What to do –
All that should come back is the lines of the data below from the one containing "fb_s = ^(cur & LFSR_TAPS);" to the one containing "lfsr_r <= SEED;", inclusive, exactly as they stand.

Given data –
File: src/rtl/fifo_stim_driver_pkg.sv
// Shared types and helpers for the FIFO stimulus driver.
//   mode_e    : traffic pattern selected at start (FILL, DRAIN, RANDOM, STRESS)
//   state_e   : run-control FSM states (IDLE, RUN, DONE)
//   LFSR_TAPS : feedback taps 16,14,13,11 of the 16-bit Fibonacci LFSR,
//               expressed as bit positions 0,2,3,5 of a right-shifting register
//   lfsr_step : one LFSR advance (parity of the tapped bits shifted in at the top)
package fifo_stim_driver_pkg;

    typedef enum logic [1:0] {
        MODE_FILL   = 2'd0,
        MODE_DRAIN  = 2'd1,
        MODE_RANDOM = 2'd2,
        MODE_STRESS = 2'd3
    } mode_e;

    typedef enum logic [1:0] {
        ST_IDLE = 2'd0,
        ST_RUN  = 2'd1,
        ST_DONE = 2'd2
    } state_e;

    localparam logic [15:0] LFSR_TAPS = 16'h002D;

    function automatic logic [15:0] lfsr_step(input logic [15:0] cur);
        logic fb_s;
        fb_s = ^(cur & LFSR_TAPS);
        return {fb_s, cur[15:1]};
    endfunction

endpackage

File: src/rtl/fifo_stim_driver_lfsr.sv
// stim_lfsr: 16-bit Fibonacci LFSR used as the random source of the driver.
// Ports:
//   clk     : clock, rising edge
//   rst     : synchronous active-high reset, loads SEED
//   load    : reload SEED (has priority over adv)
//   adv     : advance one step
//   want_wr : bit 0 of the current LFSR state
//   want_rd : bit 1 of the current LFSR state
module stim_lfsr
    import fifo_stim_driver_pkg::*;
#(
    parameter logic [15:0] SEED = 16'hACE1
) (
    input  logic clk,
    input  logic rst,
    input  logic load,
    input  logic adv,
    output logic want_wr,
    output logic want_rd
);

    logic [15:0] lfsr_r;
    logic [15:0] lfsr_nxt_s;

    // Select reload, advance or hold for the LFSR state.
    always_comb begin
        lfsr_nxt_s = lfsr_r;
        if (load) begin
            lfsr_nxt_s = SEED;
        end else if (adv) begin
            lfsr_nxt_s = lfsr_step(lfsr_r);
        end else begin
            lfsr_nxt_s = lfsr_r;
        end
    end

    // LFSR state register.
    always_ff @(posedge clk) begin
        if (rst) begin
            lfsr_r <= SEED;
        end else begin
            lfsr_r <= lfsr_nxt_s;
        end
    end

    assign want_wr = lfsr_r[0];
    assign want_rd = lfsr_r[1];

endmodule

File: src/rtl/fifo_stim_driver.sv
// fifo_stim_driver: traffic generator for the write/read side of a synchronous
// FIFO. A shadow occupancy count keeps the traffic legal and is compared every
// RUN cycle against the FIFO status flags; any disagreement sets a sticky error.
// Ports:
//   clk, rst                : clock and synchronous active-high reset
//   start, mode, num_ops    : run request, traffic mode and run length (latched)
//   full .. underflow,wr_ack: FIFO status inputs
//   wr_en, rd_en, data_in   : registered FIFO requests and write data
//   busy, done              : high in RUN / DONE
//   err_flag                : sticky model/flag mismatch, cleared only by rst
//   wr_count, rd_count      : writes / reads issued in the current run
module fifo_stim_driver
    import fifo_stim_driver_pkg::*;
#(
    parameter int          DATA_WIDTH = 16,
    parameter int          FIFO_DEPTH = 8,
    parameter int          OPS_WIDTH  = 16,
    parameter logic [15:0] SEED       = 16'hACE1
) (
    input  logic                  clk,
    input  logic                  rst,
    input  logic                  start,
    input  logic [1:0]            mode,
    input  logic [OPS_WIDTH-1:0]  num_ops,
    input  logic                  full,
    input  logic                  empty,
    input  logic                  almostfull,
    input  logic                  almostempty,
    input  logic                  overflow,
    input  logic                  underflow,
    input  logic                  wr_ack,
    output logic                  wr_en,
    output logic                  rd_en,
    output logic [DATA_WIDTH-1:0] data_in,
    output logic                  busy,
    output logic                  done,
    output logic                  err_flag,
    output logic [OPS_WIDTH-1:0]  wr_count,
    output logic [OPS_WIDTH-1:0]  rd_count
);

    localparam int                   OCC_W    = $clog2(FIFO_DEPTH + 1);
    localparam logic [OCC_W-1:0]     DEPTH_C  = OCC_W'(FIFO_DEPTH);
    localparam logic [OCC_W-1:0]     OCC_ZERO = OCC_W'(0);
    localparam logic [OCC_W-1:0]     OCC_ONE  = OCC_W'(1);
    localparam logic [OPS_WIDTH-1:0] OPS_ZERO = OPS_WIDTH'(0);
    localparam logic [OPS_WIDTH-1:0] OPS_ONE  = OPS_WIDTH'(1);

    state_e                state_r,    state_nxt_s;
    mode_e                 mode_r,     mode_nxt_s;
    logic [OPS_WIDTH-1:0]  num_ops_r,  num_ops_nxt_s;
    logic [OPS_WIDTH-1:0]  op_cnt_r,   op_cnt_nxt_s;
    logic [OCC_W-1:0]      occ_r,      occ_nxt_s;
    logic                  wr_en_r,    wr_en_nxt_s;
    logic                  rd_en_r,    rd_en_nxt_s;
    logic [DATA_WIDTH-1:0] data_in_r,  data_in_nxt_s;
    logic [OPS_WIDTH-1:0]  wr_count_r, wr_count_nxt_s;
    logic [OPS_WIDTH-1:0]  rd_count_r, rd_count_nxt_s;
    logic                  busy_r,     busy_nxt_s;
    logic                  done_r,     done_nxt_s;
    logic                  err_r,      err_nxt_s;
    logic                  wr_chk_r,   wr_chk_nxt_s;

    logic [OCC_W-1:0]      occ_upd_s;
    logic [OPS_WIDTH-1:0]  last_op_s;
    logic                  chk_en_s;
    logic                  flag_err_s;
    logic                  lfsr_load_s;
    logic                  lfsr_adv_s;
    logic                  want_wr_s;
    logic                  want_rd_s;

    stim_lfsr #(
        .SEED (SEED)
    ) u_lfsr (
        .clk     (clk),
        .rst     (rst),
        .load    (lfsr_load_s),
        .adv     (lfsr_adv_s),
        .want_wr (want_wr_s),
        .want_rd (want_rd_s)
    );

    assign last_op_s = num_ops_r - OPS_ONE;

    // Occupancy after the requests currently on the bus take effect.
    always_comb begin
        occ_upd_s = occ_r;
        if (wr_en_r && !rd_en_r) begin
            occ_upd_s = occ_r + OCC_ONE;
        end else if (!wr_en_r && rd_en_r) begin
            occ_upd_s = occ_r - OCC_ONE;
        end else begin
            occ_upd_s = occ_r;
        end
    end

    // Compare the FIFO flags against the shadow occupancy; FIFO and model both
    // reflect the same completed edge, so occ_r is the right reference.
    always_comb begin
        chk_en_s   = (state_r == ST_RUN) && (mode_r != MODE_STRESS);
        flag_err_s = (full        != (occ_r == DEPTH_C))
                  || (empty       != (occ_r == OCC_ZERO))
                  || (almostfull  != (occ_r == (DEPTH_C - OCC_ONE)))
                  || (almostempty != (occ_r == OCC_ONE))
                  || overflow
                  || underflow;
        wr_chk_nxt_s = chk_en_s && wr_en_r;
        if (chk_en_s && flag_err_s) begin
            err_nxt_s = 1'b1;
        end else if (wr_chk_r && !wr_ack) begin
            err_nxt_s = 1'b1;
        end else begin
            err_nxt_s = err_r;
        end
    end

    // Run-control FSM, request generation and per-run bookkeeping.
    always_comb begin
        state_nxt_s    = state_r;
        mode_nxt_s     = mode_r;
        num_ops_nxt_s  = num_ops_r;
        op_cnt_nxt_s   = op_cnt_r;
        occ_nxt_s      = occ_r;
        wr_en_nxt_s    = 1'b0;
        rd_en_nxt_s    = 1'b0;
        data_in_nxt_s  = data_in_r;
        wr_count_nxt_s = wr_count_r;
        rd_count_nxt_s = rd_count_r;
        lfsr_load_s    = 1'b0;
        lfsr_adv_s     = 1'b0;
        case (state_r)
            ST_IDLE: begin
                if (start) begin
                    if (num_ops != OPS_ZERO) begin
                        state_nxt_s    = ST_RUN;
                        mode_nxt_s     = mode_e'(mode);
                        num_ops_nxt_s  = num_ops;
                        op_cnt_nxt_s   = OPS_ZERO;
                        wr_count_nxt_s = OPS_ZERO;
                        rd_count_nxt_s = OPS_ZERO;
                        lfsr_load_s    = 1'b1;
                    end else begin
                        state_nxt_s = ST_DONE;
                    end
                end else begin
                    state_nxt_s = ST_IDLE;
                end
            end
            ST_RUN: begin
                lfsr_adv_s = 1'b1;
                // STRESS traffic is unconstrained, so the model is parked at 0.
                if (mode_r == MODE_STRESS) begin
                    occ_nxt_s = OCC_ZERO;
                end else begin
                    occ_nxt_s = occ_upd_s;
                end
                if (op_cnt_r == last_op_s) begin
                    state_nxt_s = ST_DONE;
                end else begin
                    op_cnt_nxt_s = op_cnt_r + OPS_ONE;
                    case (mode_r)
                        MODE_FILL: begin
                            wr_en_nxt_s = (occ_upd_s < DEPTH_C);
                        end
                        MODE_DRAIN: begin
                            rd_en_nxt_s = (occ_upd_s != OCC_ZERO);
                        end
                        MODE_RANDOM: begin
                            wr_en_nxt_s = want_wr_s && (occ_upd_s < DEPTH_C);
                            rd_en_nxt_s = want_rd_s && (occ_upd_s != OCC_ZERO);
                        end
                        MODE_STRESS: begin
                            wr_en_nxt_s = want_wr_s;
                            rd_en_nxt_s = want_rd_s;
                        end
                        default: begin
                            wr_en_nxt_s = 1'b0;
                            rd_en_nxt_s = 1'b0;
                        end
                    endcase
                end
                // Write data is the index of the write within the run.
                if (wr_en_nxt_s) begin
                    data_in_nxt_s  = DATA_WIDTH'(wr_count_r);
                    wr_count_nxt_s = wr_count_r + OPS_ONE;
                end else begin
                    data_in_nxt_s  = data_in_r;
                    wr_count_nxt_s = wr_count_r;
                end
                if (rd_en_nxt_s) begin
                    rd_count_nxt_s = rd_count_r + OPS_ONE;
                end else begin
                    rd_count_nxt_s = rd_count_r;
                end
            end
            ST_DONE: begin
                if (start) begin
                    state_nxt_s = ST_DONE;
                end else begin
                    state_nxt_s = ST_IDLE;
                end
            end
            default: begin
                state_nxt_s = ST_IDLE;
            end
        endcase
        busy_nxt_s = (state_nxt_s == ST_RUN);
        done_nxt_s = (state_nxt_s == ST_DONE);
    end

    // State and output registers.
    always_ff @(posedge clk) begin
        if (rst) begin
            state_r    <= ST_IDLE;
            mode_r     <= MODE_FILL;
            num_ops_r  <= OPS_ZERO;
            op_cnt_r   <= OPS_ZERO;
            occ_r      <= OCC_ZERO;
            wr_en_r    <= 1'b0;
            rd_en_r    <= 1'b0;
            data_in_r  <= DATA_WIDTH'(0);
            wr_count_r <= OPS_ZERO;
            rd_count_r <= OPS_ZERO;
            busy_r     <= 1'b0;
            done_r     <= 1'b0;
            err_r      <= 1'b0;
            wr_chk_r   <= 1'b0;
        end else begin
            state_r    <= state_nxt_s;
            mode_r     <= mode_nxt_s;
            num_ops_r  <= num_ops_nxt_s;
            op_cnt_r   <= op_cnt_nxt_s;
            occ_r      <= occ_nxt_s;
            wr_en_r    <= wr_en_nxt_s;
            rd_en_r    <= rd_en_nxt_s;
            data_in_r  <= data_in_nxt_s;
            wr_count_r <= wr_count_nxt_s;
            rd_count_r <= rd_count_nxt_s;
            busy_r     <= busy_nxt_s;
            done_r     <= done_nxt_s;
            err_r      <= err_nxt_s;
            wr_chk_r   <= wr_chk_nxt_s;
        end
    end

    assign wr_en    = wr_en_r;
    assign rd_en    = rd_en_r;
    assign data_in  = data_in_r;
    assign busy     = busy_r;
    assign done     = done_r;
    assign err_flag = err_r;
    assign wr_count = wr_count_r;
    assign rd_count = rd_count_r;

endmodule

File: config.mk
export PLATFORM = sky130hd
export DESIGN_NAME = fifo_stim_driver
export DESIGN_NICKNAME = d
export VERILOG_FILES = /design/src/rtl/fifo_stim_driver_pkg.sv /design/src/rtl/fifo_stim_driver_lfsr.sv /design/src/rtl/fifo_stim_driver.sv
export SDC_FILE = /design/constraint.sdc
export NUM_CORES = 1
export LEC_CHECK = 0
export CORE_UTILIZATION = 55
export DETAILED_ROUTE_END_ITERATION = 10
export GPL_TIMING_DRIVEN = 1
export PLACE_DENSITY = 0.9
export SYNTH_ARGS = -nofsm -noshare
export SYNTH_HDL_FRONTEND = slang
export SYNTH_SLANG_ARGS = --single-unit
export TNS_END_PERCENT = 1
File: constraint.sdc
create_clock -name clk -period 7.35 [get_ports clk]
set_clock_uncertainty 0.05 [all_clocks]
set_input_delay 0.735 -clock clk [delete_from_list [all_inputs] [get_ports clk]]
set_output_delay 0.735 -clock clk [all_outputs]
set_load 0.02 [all_outputs]
; ---- Yosys cells after proc, flatten, opt, wreduce, memory -nomap -nowiden
; Index checks and enable logic that the tools add are counted.
[op_classes]
mux = 28
eq_ne = 21
reduce_logical = 31
n_lt_le_gt_ge = 1
bitwise_logic = 1
add_sub_neg = 6
[ops]
columns = cell, count
row1 = case mux 16 bit (2 select lines), 3
row2 = two-way mux 16 bit, 5
row3 = adder 16 x 1 -> 16 bit (second input constant), 3
row4 = == test 16 bit, 1
row5 = nonzero test 16 bit, 1
row6 = parity 16 bit, 1
row7 = subtractor 16 x 1 -> 16 bit (second input constant), 1
row8 = two-way mux 4 bit, 3
row9 = AND reduction 4 bit, 3
row10 = two-way mux 1 bit, 10
row11 = == test 2 bit (second input constant), 4
row12 = logical AND 1 bit, 8
row13 = two-way mux 2 bit, 4
row14 = != test 2 bit (second input constant), 4
row15 = == test 2 x 1 -> 1 bit (second input constant), 3
row16 = case mux 1 bit (3 select lines), 2
row17 = case mux 2 bit (3 select lines), 1
row18 = logical OR 1 bit, 5
row19 = adder 4 x 1 -> 4 bit (second input constant), 1
row20 = == test 4 x 1 -> 1 bit (second input constant), 1
row21 = == test 4 x 3 -> 1 bit (second input constant), 1
row22 = == test 4 bit (second input constant), 1
row23 = logical NOT 2 bit, 2
row24 = logical NOT 4 bit, 1
row25 = 11 further kinds, 19
[word_totals]
reg_bits = 110
word_cells = 103
in_bits = 28

; ---- Longest topological paths before layout
; Gate-level depths: netlist of run 1.
[depth]
depth_word = 11
depth_mapped = 13
ltp_nobuf = 10

; ---- By module
; Synthesis of run 1 repeated with hierarchy kept, for this count alone.
[hier_totals]
cells_unflattened = 677
area_unflattened_um2 = 5706.7
[by_module_without_submodules]
columns = mod, area_per_inst_um2, n_inst, cells_per_inst
row1 = fifo_stim_driver, 5076.1, 1, 621
row2 = stim_lfsr, 630.6, 1, 56

; ---- Least setup slack after synthesis of run 1
; No wires, ideal clock.
[synth_path]
path_type = register -> register
start = register num_ops_r[0]
end = register op_cnt_r[4]
stages_incl_launch_ff = 14
arrival_time_ns = 2.860
setup_slack_ns = 4.372
n_path_buf = 3
cell_sequence = dfxtp_1 inv_1 ha_1 or3b_2 or4_1 nand3_1 o22ai_1 or4_1 buf_6 a21oi_4 buf_6 buf_12 o21ai_2 a21oi_2
[synth_between]
elab_chain_cells = 4
[synth_rtl]
columns = item, line_no
row1 = "start, declared", fifo_stim_driver.sv:51  ; logic [OPS_WIDTH-1:0] num_ops_r, num_ops_nxt_s;
row2 = "start signal, assigned", fifo_stim_driver.sv:232  ; num_ops_r <= num_ops_nxt_s;
row3 = subtractor 16 x 1 -> 16 bit, fifo_stim_driver.sv:84  ; assign last_op_s = num_ops_r - OPS_ONE;
row4 = == test 16 bit, fifo_stim_driver.sv:158  ; if (op_cnt_r == last_op_s) begin
row5 = != test 2 bit (no line), -
row6 = AND reduction 4 bit (no line), -
row7 = "end signal, assigned", fifo_stim_driver.sv:233  ; op_cnt_r <= op_cnt_nxt_s;
row8 = "end, declared", fifo_stim_driver.sv:52  ; logic [OPS_WIDTH-1:0] op_cnt_r, op_cnt_nxt_s;
; Every way passes these cells.
; A chain may end at the register's enable or synchronous reset.

; ---- Worst setup path after layout of run 1
[layout_path]
start = register num_ops_r[0]
end = register wr_count_r[10] (netlist: wr_count[10])
[layout_between]
elab_chain_cells = 6
[layout_rtl]
columns = item, line_no
row1 = subtractor 16 x 1 -> 16 bit, fifo_stim_driver.sv:84
row2 = == test 16 bit, fifo_stim_driver.sv:158
row3 = two-way mux 1 bit, fifo_stim_driver.sv:158
row4 = two-way mux 1 bit, fifo_stim_driver.sv:132  ; case (state_r)
row5 = != test 2 x 1 -> 1 bit (no line), -
row6 = AND reduction 4 bit (no line), -
row7 = "end signal, assigned", fifo_stim_driver.sv:238  ; wr_count_r <= wr_count_nxt_s;
row8 = "end, declared", fifo_stim_driver.sv:57  ; logic [OPS_WIDTH-1:0] wr_count_r, wr_count_nxt_s;
; Every way passes these cells. The select of a mux whose other input is x is not followed.

==> impl_metrics.csv, run 1 <==
group,metric,value,unit
status,status,"finished clean",
timing,min_period,4150,ps
placed_design,portBuffers,80,
cts,path_clk_slew,100,ps
drt,viasPerCell,5.97,
synth,ys_types,61,
placed_design,finalWeightedCongestion,0.931,
placed_design,dp.cells,851,
min_path,min_from,"u_lfsr.lfsr_r[10]$_SDFFE_PP1P_",
layout,nNetsFinal,764,
global_route,grt.total_usage,27.6,%
synth,synth_area_leaders,"dfxtp_1, nand2_1, a21oi_1",
critical_path,r2r_start,"num_ops_r[0]$_SDFFE_PP0P_",
timing,setup_violations,0,
power,p_comb_share,17.2,%
floorplan,dieArea,10300,um2
synth,synthCells,669,
cts,clock_sinks,110,
synth,synthFlopType,"dfxtp_1",
layout,final_cell_area,6470,um2
critical_path,r2r_cells,10,
placed_design,place_ws,3330,ps
cts,cts_resized,0,
critical_path,critical_path.startpoint_type,"flip-flop",
drt,wire_per_inst,16.2,um
global_route,grt_max_degree,55,
min_path,hold_depth,2,
cts,cts-htree-levels,3,
drt,ant_nets,0,
synth,synth.net_count,704,
synth,synth_area,5460,um2
layout,finalNonFillerCells,866,
layout,drive_gt1_share,6.41,%
power,peakVddDrop,0.000123,V
synth,yosysTopAreaCell,"dfxtp_1",
power,powerDensity,186,nW/um2
min_path,hold_end,"u_lfsr.lfsr_r[9]$_SDFFE_PP0P_",
synth,avgSynthCellArea,8.17,um2
placed_design,post_dp_cell_area,6280,um2
floorplan,die_w,102,um
cts,insertion_delay,380,ps
critical_path,worstSetupPathType,"flip-flop to flip-flop",
global_route,antenna_found_initial,0,
drt,vias,5167,
synth,synth_seq_area_share,40.3,%
layout,layout_common_cells,"dfxtp_1, nand2_1, clkdlybuf4s50_1",
critical_path,arrival,4420,ps
power,leakage,0.00231,uW
synth,synth-seq-cells,110,
critical_path,r2r_end,"wr_count[10]$_SDFFE_PP0P_",
drt,drtIter0Drc,354,
global_route,grt_pass1_vias,4837,
global_route,grt_pass1_wl,22.5,mm
drt,wl,14.0,mm
min_path,hp-class,"flip-flop to flip-flop",
timing,fin_tns_setup,0,ps
critical_path,critPathCaptureType,"flip-flop",
power,swShare,28.8,%
floorplan,start_util,56.4,%
global_route,overflow,0,
floorplan,core,9680,um2
cts,hold_buffers,0,
timing,worst_slack,3200,ps
timing,relSlewSlack,25.1,%
cts,cts-buffers-inserted,9,
power,intPower,859,uW
layout,num_antenna_cells,0,
timing,max_freq,241,MHz
synth,synth.top_cell.area_share,40.3,%
run,cap_violations,0,
timing,hold_viol,0,
power,p_clk_share,30.0,%
layout,syn_to_final_growth,18.4,%
synth,ys_warn_count,0,
timing,fin_crit_sh,56.5,%
critical_path,cp.required,7610,ps
synth,synth_edf_count,0,
cts,cts_buffer_depth,2,
power,power,1210,uW
layout,layout_commonest_cell,"dfxtp_1",
power,power_switching,347,uW
cts,cts_root_buf,"clkbuf_8",
critical_path,worstPathMaxFanout,25,
critical_path,r2r_slack,3200,ps
drt,first_pass_iters,5,
timing,grt_setup_unrepaired,"no",
timing,drv_slew,0,
cts,cts_tree,"built",
drt,route.detailed.drc,0,
placed_design,hpwl,9.76,mm
floorplan,row_count,36,
timing,worst_pin_slew,1090,ps
power,power.share.sequential,52.8,%
cts,postCtsSetupBuffers,0,
floorplan,die_h,102,um
floorplan,io_pins,81,
synth,async_reset_ff_share,0,%
==> metal layers <==
| metal | vias up | share of wire (%) | global-route usage [%] |
|---|---|---|---|
| li1 | 2497 | - | - |
| met1 | 2437 | 43 | 34.9 |
| met2 | 200 | 47 | 44.0 |
| met3 | 33 | 6.7 | 7.11 |
| met4 | 0 | 2.8 | 12.5 |
| met5 | - | 0 | 0 |
==> worst max-delay path by stage <==
stage	end	start	depth (start not counted)	slack, ps
CTS	wr_count[10]$_SDFFE_PP0P_	num_ops_r[0]$_SDFFE_PP0P_	10	3300
global route	wr_count[10]$_SDFFE_PP0P_	num_ops_r[0]$_SDFFE_PP0P_	10	2870
detailed placement	wr_count[10]$_SDFFE_PP0P_	num_ops_r[0]$_SDFFE_PP0P_	10	3330
floorplan	op_cnt_r[4]$_SDFFE_PP0P_	num_ops_r[0]$_SDFFE_PP0P_	13	4370
global placement	wr_count[10]$_SDFFE_PP0P_	num_ops_r[0]$_SDFFE_PP0P_	10	3520
finish	wr_count[10]$_SDFFE_PP0P_	num_ops_r[0]$_SDFFE_PP0P_	10	3200
==> flip-flops by register name, summed over array words and instances (netlist names) <==
| name | cells |
|---|---|
| data_in | 16 |
| u_lfsr.lfsr_r | 16 |
| state_r | 2 |
| mode_r | 2 |
| done | 1 |
| wr_chk_r | 1 |
| occ_r | 4 |
| op_cnt_r | 16 |
| rd_en | 1 |
| rd_count | 16 |
| busy | 1 |
| wr_en | 1 |
| wr_count | 16 |
| num_ops_r | 16 |
| err_flag | 1 |
==> critical path, stage by stage (launching register included) <==
cell and delay [ps]:
dfxtp_1 380, inv_1 90, ha_1 220, nor3b_1 640, nand3_1 190, and3_1 220
o22ai_1 240, or4_1 510, nand3_2 680, or4_1 710, a21oi_1 150
==> cell usage after synthesis, types with 5 or more instances <==
cell / n
dfxtp_1: 110
nand2_1: 97
nor2_1: 60
a21oi_1: 59
nand3_1: 32
clkbuf_1: 26
xnor2_1: 23
inv_1: 19
o21ai_0: 19
mux2i_1: 18
nand4_1: 17
or3_1: 17
nor4_1: 14
nor3_1: 13
xor2_1: 13
and3_1: 12
or4_1: 9
nand2b_1: 8
ha_1: 7
o31ai_1: 7
buf_6: 6
a21oi_2: 5
o21ai_2: 5
==> logic make-up after synthesis <==
group | share of synthesized area [%]
buffers and inverters | 5.08
AO/OA/AOI/OAI | 16.4
flip-flops | 40.3
AND/OR/NAND/NOR | 27.1
adder cells (fa/ha/maj) | 1.60
multiplexers | 3.71
XOR/XNOR | 5.77
==> layout make-up <==
class | instances | area (um2)
clock buffer | 11 | 131
timing repair buffer | 87 | 848
clock inverter | 4 | 56.3
sequential | 110 | 2200
tap | 133 | 166
multi-input combinational | 502 | 2990
fill | 786 | 3210
inverter | 19 | 71.3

Answer –
        fb_s = ^(cur & LFSR_TAPS);
        return {fb_s, cur[15:1]};
    endfunction

endpackage

File: src/rtl/fifo_stim_driver_lfsr.sv
// stim_lfsr: 16-bit Fibonacci LFSR used as the random source of the driver.
// Ports:
//   clk     : clock, rising edge
//   rst     : synchronous active-high reset, loads SEED
//   load    : reload SEED (has priority over adv)
//   adv     : advance one step
//   want_wr : bit 0 of the current LFSR state
//   want_rd : bit 1 of the current LFSR state
module stim_lfsr
    import fifo_stim_driver_pkg::*;
#(
    parameter logic [15:0] SEED = 16'hACE1
) (
    input  logic clk,
    input  logic rst,
    input  logic load,
    input  logic adv,
    output logic want_wr,
    output logic want_rd
);

    logic [15:0] lfsr_r;
    logic [15:0] lfsr_nxt_s;

    // Select reload, advance or hold for the LFSR state.
    always_comb begin
        lfsr_nxt_s = lfsr_r;
        if (load) begin
            lfsr_nxt_s = SEED;
        end else if (adv) begin
            lfsr_nxt_s = lfsr_step(lfsr_r);
        end else begin
            lfsr_nxt_s = lfsr_r;
        end
    end

    // LFSR state register.
    always_ff @(posedge clk) begin
        if (rst) begin
            lfsr_r <= SEED;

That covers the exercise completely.